5 FEBRUARY 1910, Page 17

THE DISPARAGEMENT OF ENGLAND.

[To THE EDITOR OF THE "SPECTATOR."] SIR,—I have just been enjoying your article "The Disparage- ment of England" in last week's Spectator. You are quite right in saying that our agricultural labourers are a highly independent class. I have lived among them, on and off, for some forty years, and during most of those years I also had a home in Wales, and I do not hesitate to say that our village voters are more independent than the rural Welsh, who implicitly follow their instructions given from the chapel pulpit. In this village almost all our labourers voted for the Liberal, and neither here nor at any other village known to me has the smallest pressure been put on them by landlords. They will give you strange reasons for their Liberal vote if you ask them, but it does not in the least follow that they are the real ones. In the last two Elections I think they have seen as clearly as any Scot or Welshman that Tariff Reform is not likely to be good for them. The ignorance of English rural life recently shown by Mr. Lloyd George and Mr. TJre is lamentable.
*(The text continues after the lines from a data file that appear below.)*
--- config.mk ---
export PLATFORM = sky130hd
export DESIGN_NAME = sep_slave
export DESIGN_NICKNAME = d
export VERILOG_FILES = /design/src/include/sep_pkg.sv /design/src/verilog/sep_mem.sv /design/src/verilog/sep_slave.sv
export SDC_FILE = /design/constraint.sdc
export NUM_CORES = 1
export LEC_CHECK = 0
export BUFFER_PORTS_ARGS = -buffer_cell sky130_fd_sc_hd__buf_4
export CAP_MARGIN = 20
export CORE_MARGIN = 2
export CORE_UTILIZATION = 45
export DETAILED_ROUTE_END_ITERATION = 12
export PLACE_DENSITY = 0.68
export SETUP_SLACK_MARGIN = 0.15
export SYNTH_ARGS = -nofsm -noshare
export SYNTH_HDL_FRONTEND = slang
export SYNTH_SLANG_ARGS = --single-unit
--- constraint.sdc ---
create_clock -name SYS_CLK -period 1.7 [get_ports SYS_CLK]
set_input_delay 0 -clock SYS_CLK [delete_from_list [all_inputs] [get_ports SYS_CLK]]
set_output_delay 0 -clock SYS_CLK [all_outputs]
set_load 0.01 [all_outputs]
And is there a single Cabinet Minister who sits for an English rural constituency ? I cannot but think that if the Cabinet had been better informed about the con- ditions of our rural life the Education Bill of 1906 would have escaped shipwreck on a point affecting the teachers in rural schools. And if the Chancellor of the Exchequer had known more about us, he might have suppressed many of those rhetorical indiscretions which have done so much to set the better-educated part of our country population against the Government in the contest just finished.—I am, Sir, &c., Kingham, Chipping Norton.

W. WARDE FOWLER.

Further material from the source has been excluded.